Outside of Christ, I love myself above all things, and I don’t truly love others. I trust in my own resources, and those of the world around me, rather than on God; I am boastful and proud, arrogant, disobedient and disrespectful.  I am ungrateful.  I am unholy. I am cold-hearted, argumentative, and would prefer to hold a grudge rather than make peace with others.  I am a malicious gossip.  I lack self-control.  I am brutal and I hate what is good.  I am unfaithful, reckless and conceited.  I love tending to the comfort and satisfaction of my own flesh rather than submitting to the commands of God and choosing to desire the things that He desires.  I am a hypocrite.  2 Timothy 3:2-5

Outside of Christ, in my flesh (when I live according to my human nature, “following my heart,” or so to speak), I am completely unrighteous.  I have no understanding.  I do not naturally seek God, but rather, turn aside and prove myself to be useless to God and His purposes.  I can do nothing good.  I am deceitful, and the intents of my heart rise up out of me like a putrid stench.  Out of the overflow of my nature, my mouth speaks forth lies, poison, cursing and bitterness.  My thoughts are murderous and bring forth destruction and misery.

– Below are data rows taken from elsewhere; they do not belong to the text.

## config.mk

```make
export PLATFORM = sky130hd
export DESIGN_NAME = sprite_rom_arbiter
export DESIGN_NICKNAME = d
export VERILOG_FILES = /design/src/rtl/sprite_rom_arbiter.sv
export SDC_FILE = /design/constraint.sdc
export NUM_CORES = 1
export LEC_CHECK = 0
export CAP_MARGIN = 20
export CORE_ASPECT_RATIO = 0.7
export CORE_MARGIN = 3
export CORE_UTILIZATION = 31
export CTS_CLUSTER_DIAMETER = 60
export DETAILED_ROUTE_END_ITERATION = 8
export PLACE_DENSITY = 0.78
export SETUP_SLACK_MARGIN = 0.1
export SYNTH_ARGS = -nofsm -noshare
export SYNTH_HDL_FRONTEND = slang
export SYNTH_SLANG_ARGS = --single-unit
```

## constraint.sdc

```tcl
create_clock -name clk -period 2 [get_ports clk]
set_input_delay 0.4 -clock clk [delete_from_list [all_inputs] [get_ports clk]]
set_output_delay 0.4 -clock clk [all_outputs]
set_load 0.02 [all_outputs]
```

## src/rtl/sprite_rom_arbiter.sv

```systemverilog
// rtl/sprite_rom_arbiter.sv - round-robin sprite ROM read arbiter with latency-tracked response routing
// Optional build macro: SPRITE_ARB_PRIO0_EN (requester 0 gets absolute priority).
module sprite_rom_arbiter #(
    parameter int N_REQ  = 4,
    parameter int ADDR_W = 13,
    parameter int DATA_W = 12,
    parameter int RD_LAT = 2
) (
    input  logic                    clk,
    input  logic                    rst_n,
    input  logic [N_REQ-1:0]        req,
    input  logic [N_REQ*ADDR_W-1:0] req_addr,
    output logic [N_REQ-1:0]        gnt,
    output logic [N_REQ-1:0]        rsp_valid,
    output logic [DATA_W-1:0]       rsp_data,
    output logic                    mem_en,
    output logic [ADDR_W-1:0]       mem_addr,
    input  logic [DATA_W-1:0]       mem_data,
    output logic                    busy
);
    localparam int IDX_W = $clog2(N_REQ);
    localparam logic [IDX_W-1:0] LAST_IDX = IDX_W'(N_REQ - 1);

    logic [IDX_W-1:0]  ptr_q, ptr_d;
    logic [ADDR_W-1:0] addr_q;
    logic              vld_q [RD_LAT];
    logic [IDX_W-1:0]  id_q  [RD_LAT];

    logic [N_REQ-1:0]  rr_req;
    logic [N_REQ-1:0]  masked;
    logic [IDX_W-1:0]  gnt_idx;
    logic              gnt_any;

    // Requests at or above ptr win first; otherwise wrap to the lowest asserted request.
    always_comb begin
        rr_req = req;
`ifdef SPRITE_ARB_PRIO0_EN
        rr_req[0] = 1'b0;
`endif
        masked  = rr_req & ~((N_REQ'(1) << ptr_q) - N_REQ'(1));
        gnt_any = |rr_req;
        gnt_idx = '0;
        for (int i = N_REQ - 1; i >= 0; i--) begin
            if (rr_req[i]) gnt_idx = IDX_W'(i);
        end
        if (|masked) begin
            for (int i = N_REQ - 1; i >= 0; i--) begin
                if (masked[i]) gnt_idx = IDX_W'(i);
            end
        end
`ifdef SPRITE_ARB_PRIO0_EN
        if (req[0]) begin
            gnt_any = 1'b1;
            gnt_idx = '0;
        end
`endif
        if (!rst_n) gnt_any = 1'b0;

        gnt = '0;
        if (gnt_any) gnt[gnt_idx] = 1'b1;
        mem_en   = gnt_any;
        mem_addr = gnt_any ? req_addr[int'(gnt_idx)*ADDR_W +: ADDR_W] : addr_q;

        ptr_d = ptr_q;
`ifdef SPRITE_ARB_PRIO0_EN
        if (gnt_any && gnt_idx != '0) begin
            ptr_d = (gnt_idx == LAST_IDX) ? IDX_W'(1) : gnt_idx + IDX_W'(1);
        end
`else
        if (gnt_any) begin
            ptr_d = (gnt_idx == LAST_IDX) ? '0 : gnt_idx + IDX_W'(1);
        end
`endif
    end

    always_ff @(posedge clk or negedge rst_n) begin
        if (!rst_n) begin
            ptr_q  <= '0;
            addr_q <= '0;
            for (int s = 0; s < RD_LAT; s++) begin
                vld_q[s] <= 1'b0;
                id_q[s]  <= '0;
            end
        end else begin
            ptr_q    <= ptr_d;
            addr_q   <= mem_addr;
            vld_q[0] <= gnt_any;
            id_q[0]  <= gnt_idx;
            for (int s = 1; s < RD_LAT; s++) begin
                vld_q[s] <= vld_q[s-1];
                id_q[s]  <= id_q[s-1];
            end
        end
    end

    always_comb begin
        rsp_valid = '0;
        if (vld_q[RD_LAT-1]) rsp_valid[id_q[RD_LAT-1]] = 1'b1;
        busy = 1'b0;
        for (int s = 0; s < RD_LAT; s++) busy = busy | vld_q[s];
    end

    assign rsp_data = mem_data;

endmodule

```

## Word level (Yosys, flattened, before mapping)

Index checks and enable logic that the tools add are counted.

| cells by class | value |
|---|---|
| add/sub/neg operators | 2 |
| $mul | 1 |
| $lt $le $gt $ge | 4 |
| equality and inequality tests | 1 |
| shift operators | 2 |
| muxes and demuxes | 18 |
| bitwise gates (word level) | 3 |
| reductions and logical operators | 4 |

Operator list:

| cell | number |
|---|---|
| 52-bit by 7-bit variable part select with 13-bit output | 1 |
| 2-bit two-way mux | 10 |
| 13-bit two-way mux | 1 |
| 4-bit two-way mux | 2 |
| 4-bit OR reduction | 2 |
| 2-bit by 3-bit < comparator with 1-bit output, second input constant | 2 |
| 2-bit by 4-bit multiplier with 6-bit output, second input constant | 1 |
| 4-bit AND | 1 |
| 1-bit demux with 2-bit select | 2 |
| 2-bit by 1-bit greater-or-equal comparator with 1-bit output, second input constant | 2 |
| 4-bit NOT | 1 |
| 1-bit by 2-bit << shifter with 4-bit output, first input constant | 1 |
| 4-bit by 1-bit subtractor with 4-bit output, second input constant | 1 |
| 1-bit two-way mux | 3 |
| 2-bit by 1-bit adder with 2-bit output, second input constant | 1 |
| 2-bit == test, second input constant | 1 |
| 1-bit logical AND | 2 |
| 1-bit OR | 1 |

| word-level totals | value |
|---|---|
| bits in registers | 21 |
| bits of input ports | 70 |
| word-level logic and storage cells | 41 |

## Depth between registers and ports, before layout

| logic depth | value |
|---|---|
| depth in word-level cells | 14 |
| mapped depth | 7 |
| mapped depth without buffers | 6 |

## Worst setup path after synthesis

OpenSTA, ideal clock, no wires.

| timing | value |
|---|---|
| path kind | input-to-output |
| from | input port req[0] |
| to | output port mem_addr[10] |
| arrival | 1.696 ns |
| data required time | 1.600 ns |
| path slack | -0.096 ns |
| stages on the path | 5 |
| path buffers | 2 |
| path through | o41a_1 > buf_2 > nand2b_1 > clkbuf_1 > o221a_1 |

| on the way | value |
|---|---|
| word-level cells in the longest chain between the ends | 9 |
| elaborated cells on any way between the ends | 13 |

Ends and longest elaborated chain:

| item | RTL line | source |
|---|---|---|
| start, declared | 11 | `input logic [N_REQ-1:0] req,` |
| 2-bit two-way mux | 44 | `if (rr_req[i]) gnt_idx = IDX_W'(i);` |
| 2-bit two-way mux (4 in a row) | 48 | `if (masked[i]) gnt_idx = IDX_W'(i);` |
| 2-bit two-way mux | 46 | `if (\|masked) begin` |
| 2-bit by 4-bit multiplier with 6-bit output | 62 | `mem_addr = gnt_any ? req_addr[int'(gnt_idx)*ADDR_W +: ADDR_W] : addr_q;` |
| 52-bit by 7-bit variable part select with 13-bit output | 62 |  |
| 13-bit two-way mux (*) | 62 |  |
| end, declared | 17 | `output logic [ADDR_W-1:0] mem_addr,` |

Every way passes the cells marked *; elsewhere a longest branch is shown, timed or not.

## Final worst setup path

| timing | value |
|---|---|
| from | register ptr_q[1] |
| to | output port mem_addr[8] |

| on the way | value |
|---|---|
| word-level cells in the longest chain between the ends | 12 |
| elaborated cells on any way between the ends | 13 |

Ends and longest elaborated chain:

| item | RTL line | source |
|---|---|---|
| start, declared | 24 | `logic [IDX_W-1:0] ptr_q, ptr_d;` |
| start signal, assigned | 85 | `ptr_q <= ptr_d;` |
| 1-bit by 2-bit << shifter with 4-bit output (*) | 40 | `masked = rr_req & ~((N_REQ'(1) << ptr_q) - N_REQ'(1));` |
| 4-bit by 1-bit subtractor with 4-bit output (*) | 40 |  |
| 4-bit NOT (*) | 40 |  |
| 4-bit AND (*) | 40 |  |
| 2-bit two-way mux (4 in a row) | 48 |  |
| 2-bit two-way mux (*) | 46 |  |
| 2-bit by 4-bit multiplier with 6-bit output (*) | 62 |  |
| 52-bit by 7-bit variable part select with 13-bit output (*) | 62 |  |
| 13-bit two-way mux (*) | 62 |  |

Marked as above.

==> summary.txt <==
Finish
  • Post-route cell area: 0.002730 sq mm
  • Final nets: 341
  • Ant diodes: 0
  • Register area: 526.8 sq um
  • Multi-input logic area: 890.9 sq um
  • Share of post-route cells with drive strength above 1: 35.34%
  • Final Core Density: 66.00%
  • # fillers: 342
  • Syn-to-layout area delta: 93.27%

Synthesis
  • Cell Area, Synth: 0.001413 sq mm
  • FF+latch count, synth: 21
  • Yosys warnings: 0
  • Post-synthesis sequential area ratio: 37.20%
  • Top cells by area, synth: dfrtp_1 37%, nand2_1 18%, o221a_2 7.2%
  • Netlist cell types: 32
  • Area fraction of the dominant cell type after synthesis: 37.20%
  • Synth area leader: dfrtp_1
  • Syn Nets: 240
  • Synth Instances: 166
  • Syn avg cell area: 8.510 sq um

Global routing
  • Initial antenna violation count: 0
  • Vias in the first global route: 1500
  • Global Route Usage Sum: 17.19%
  • First-pass GRT wire length: 7334 um
  • Grt ovf: 0
  • Largest net degree at the start of global routing: 22

Routing
  • DRC Markers: 0
  • Via Count: 1588
  • Wire length on met1: 2170 um
  • WL met2: 2165 um
  • Pre-antenna DRT Iters: 4
  • Vias/cell: 4.994
  • DRT iter0 DRCs: 28
  • Met3 WL: 451 um
  • Routed wire length: 4809 um
  • Uppermost routed layer: met4
  • Antenna-violating nets left: 0
  • Routed WL per cell: 15.12 um

STA
  • Setup Skew: 0.004267 ns
  • Tmin final: 2.453 ns
  • Slew HR: 81.17%
  • Hold WS: 0.3392 ns
  • Final worst-path cycle share: 122.6%
  • Worst-Margin Slew: 0.2825 ns
  • Hold Violations, Final: 0
  • RSZ-0062 raised after global routing: true
  • Final setup vio count: 17
  • Setup ws final: -0.4525 ns
  • Fmax: 407.7 MHz
  • Slew Viols, Final: 0

Placed design
  • DP Area: 0.002437 sq mm
  • Routability Congestion: 0.8126
  • Port Buf Inserts: 80
  • Worst slack, placed: -1.085 ns
  • Post-DP HPWL: 3486 um

Die
  • Die width: 86.68 um
  • Core area: 0.004136 sq mm
  • Die height: 62.48 um
  • Row Count: 19
  • Die ar.: 0.005415 sq mm
  • I/O pin cnt: 105
  • Initial Utilization: 34.15%

Min path
  • Worst hold path type: in -> async

Power
  • Leakage power: 1.278 nW
  • Worst VDD drop: 0.0005953 V
  • Power Density: 1009 mW/mm^2

Clocking
  • CTS H-tree depth: 1
  • Clk sinks: 21
  • Skew-Pair Late Insertion Delay: 0.26 ns
  • Root Driver: clkbuf_8
  • Max Root-Sink Buffers: 2
  • CTS tree: built
  • Reg clk slew, reported paths: 0.08 ns
  • TritonCTS Buffers: 3

Flow run
  • Maxcap violations: 0

Status
  • Status: finished, violations left
  • Failing checks: setup timing

Worst setup path
  • CP Capture Type: output pin
  • Setup crit start: ptr_q[1]
  • Setup CP Type: reg -> out
  • Critical path fanouts, max: 5
  • R2R Path Start: ptr_q[1]
  • Startpoint Class: register
  • Crit path DAT: 2.05 ns
  • WP data required: 1.60 ns
## cell usage after synthesis (all sizes together)
cell type,n
and3,1
clkbuf,4
o21ai,1
or2,1
nand3b,1
buf,19
dfrtp,21
mux2,1
nor2,3
o22ai,1
mux2i,2
a21boi,1
a21o,1
and2,4
nor3b,1
nand4,13
and3b,1
a221oi,1
o41a,1
nand2b,1
o221a,13
inv,3
ha,4
nand2,66
a21oi,1
## worst max-delay path, stage by stage (launching register included)
cell and delay [ns]:
dfrtp_2 0.46, mux2i_4 0.21, a221oi_4 0.28, buf_4 0.17, buf_4 0.12, buf_6 0.11
nand2_1 0.05, nand4_1 0.10, o221a_4 0.19, buf_6 0.11
## logic make-up (layout without fill, tap and decap cells)
kind of cell | after synthesis | after routing | share of synthesized area [%]
multiplexers | 3 | 3 | 2.214
AO/OA/AOI/OAI | 20 | 20 | 14.44
buffers and inverters | 26 | 125 | 13.73
adder cells (fa/ha/maj) | 4 | 4 | 3.543
flip-flops | 21 | 21 | 37.20
AND/OR/NAND/NOR | 92 | 93 | 28.88
## final cells by class
type / instances / area share [%]
Sequential cell: 21 / 19.29
Tap cell: 52 / 2.383
Clock buffer: 3 / 1.512
Multi-Input combinational cell: 120 / 32.63
Clock inverter: 1 / 0.1833
Timing Repair Buffer: 118 / 43.40
Inverter: 3 / 0.5958
## final timing paths
kind                                to  slack, ns  cells after the start
setup / recovery           mem_addr[8]      -0.45                      9
min in group clk               id_q[1]       0.35                      0
hold reg to reg                id_q[1]       0.35                      0
max in group asynchronous     ptr_q[1]       1.42                      2
setup reg to reg            addr_q[11]       0.02                     10
hold / removal                 id_q[2]       0.34                      2
## layout by cell type, fill, tap and decap left out
cell type	n
inv_6	1
mux2i_4	1
a221oi_4	1
mux2_2	1
nor2_1	3
clkbuf_8	3
buf_6	20
buf_16	2
bufbuf_16	1
mux2i_1	1
a21boi_1	1
nand2_1	64
dlygate4sd2_1	3
and3_1	1
dfrtp_1	20
nand3b_1	1
and3b_1	1
clkinv_2	1
o41a_4	1
a21oi_1	1
buf_2	5
ha_4	1
ha_1	3
buf_4	29
buf_8	2
dfrtp_2	1
or2_2	1
nor3b_1	1
nand4_1	13
a21o_2	1
o22ai_1	1
o21ai_0	1
inv_1	2
and2_4	4
nand2_2	2
buf_12	1
clkdlybuf4s50_1	54
nand2b_4	2
dlymetal6s2s_1	1
o221a_4	13
## through the flow
stage	power (mW)	setup TNS (ns)	std cells
finish	2.756	-7.204	318
global route	2.918	-8.949	318
CTS	2.775	-7.724	318
detailed placement	2.180	-22.38	300
global placement	2.151	-20.60	300
floorplan	1.599	0	166
## repair_timing
| item | in CTS | in global routing |
|---|---|---|
| cloned | 5 | 0 |
| gates resized for setup | 149 | 3 |
| setup endpoints to repair | 34 | 25 |
| buffers inserted | 10 | 1 |
| hold buffers | 0 | 0 |
| pin swaps | 11 | 6 |
## where the power goes
| group | switching, mW | internal [mW] | total, mW |
|---|---|---|---|
| sequential | 0.0987 | 0.574 | 0.673 |
| clock | 0.145 | 0.139 | 0.284 |
| combinational | 0.770 | 1.03 | 1.80 |
| total | 1.01 | 1.74 | 2.76 |
## flip-flops by register name, summed over array words and instances (netlist names)
| register | count |
|---|---|
| vld_q | 2 |
| addr_q | 13 |
| id_q | 4 |
| ptr_q | 2 |
## metal layers
metal | track usage (%) | vias to the layer above
met4 | 2.335 | 0
met1 | 22.09 | 750
li1 | - | 772
met3 | 6.324 | 4
met5 | 0 | -
met2 | 28.15 | 62
(Power assumes the default switching activity.)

I do not desire the ways of peace, and I boldly rebel against God continually, thinking my ways are out of His sight.  Romans 3:10-13

Outside of Christ, even though I know God, I do not honor Him as God nor give to Him the reverent honor for which He is worthy.  I am ungrateful for all that He is, and for all that He has provided.  The theories I contrive are useless, and my heart is foolish.  Because I disregard the counsel of God in my decisions, my heart wanders further from Him and I become increasingly unwise in my judgements.  I create for myself a God that is an image that is acceptable to me, that is like me, that approves of the things that I approve, and the more I continue to do so, the more God gives me over to my sinful ideas and desires.  If I determine to walk in this path, God will eventually completely release me unto complete wickedness and rebellion, the end thereof is my own destruction, which is the consequence of my sin and what I fully deserve, for it is the path that I myself have chosen. I am filled with all unrighteousness, wickedness, greed and evil.  My heart is full of envy, murder, strife, deceit and malice.  I am a gossip, a slanderer, a hater of God.  I am rude, disrespectful, contemptuous, insulting, arrogant and boastful. I skillfully invent ways to do evil. I am rebellious to those in authority over me.  I am without understanding.  I am untrustworthy, unloving and unmerciful. Although I know the commands of God, and that those who practice the things that break His commands are worthy of death, I not only do them, but in order to justify my actions, I also tend give hearty approval to those who practice them.  Romans 1:21-32

On each and every one of these charges that God makes against me, I stand guilty as charged before the perfect and holy Judge.  God Himself has shown me that these things are all true, and that His condemnation of me is just and fair.  Therefore, I must cast myself at the foot of the cross of the Lord Jesus and enter my guilty plea, confessing His righteous am in hopeless, desperate need of a perfect Savior if I am ever to be made clean.  And glory be to His holy name alone, my Redeemer is faithful.  He has paid my ransom, and made me clean before a God whose eyes cannot behold even a whisper of impurity.

What joy and peace and thankfulness there is in knowing that Jesus did not come to save the righteous, but sinners like me.  I have been chosen by God Almighty since before the foundation of the earth, to be holy and blameless in His sight… can you imagine?

According to the Scripture…

God the Father gave me to the Son, and called my name.
Jesus Christ, God the Son, took on human flesh, lived a life of perfect obedience to God and His Law, in my place, and then offered Himself as a substitutionary sacrifice to pay the penalty for my sin.
God the Holy Spirit drew me, allowed me to believe and repent, and sealed me until the day of redemption.

I am so unworthy of such a calling, and I live so far beneath the standard to which I have been called.  God, forgive me, have mercy upon me and help me, a sinner, to bring glory to your name… and not disgrace.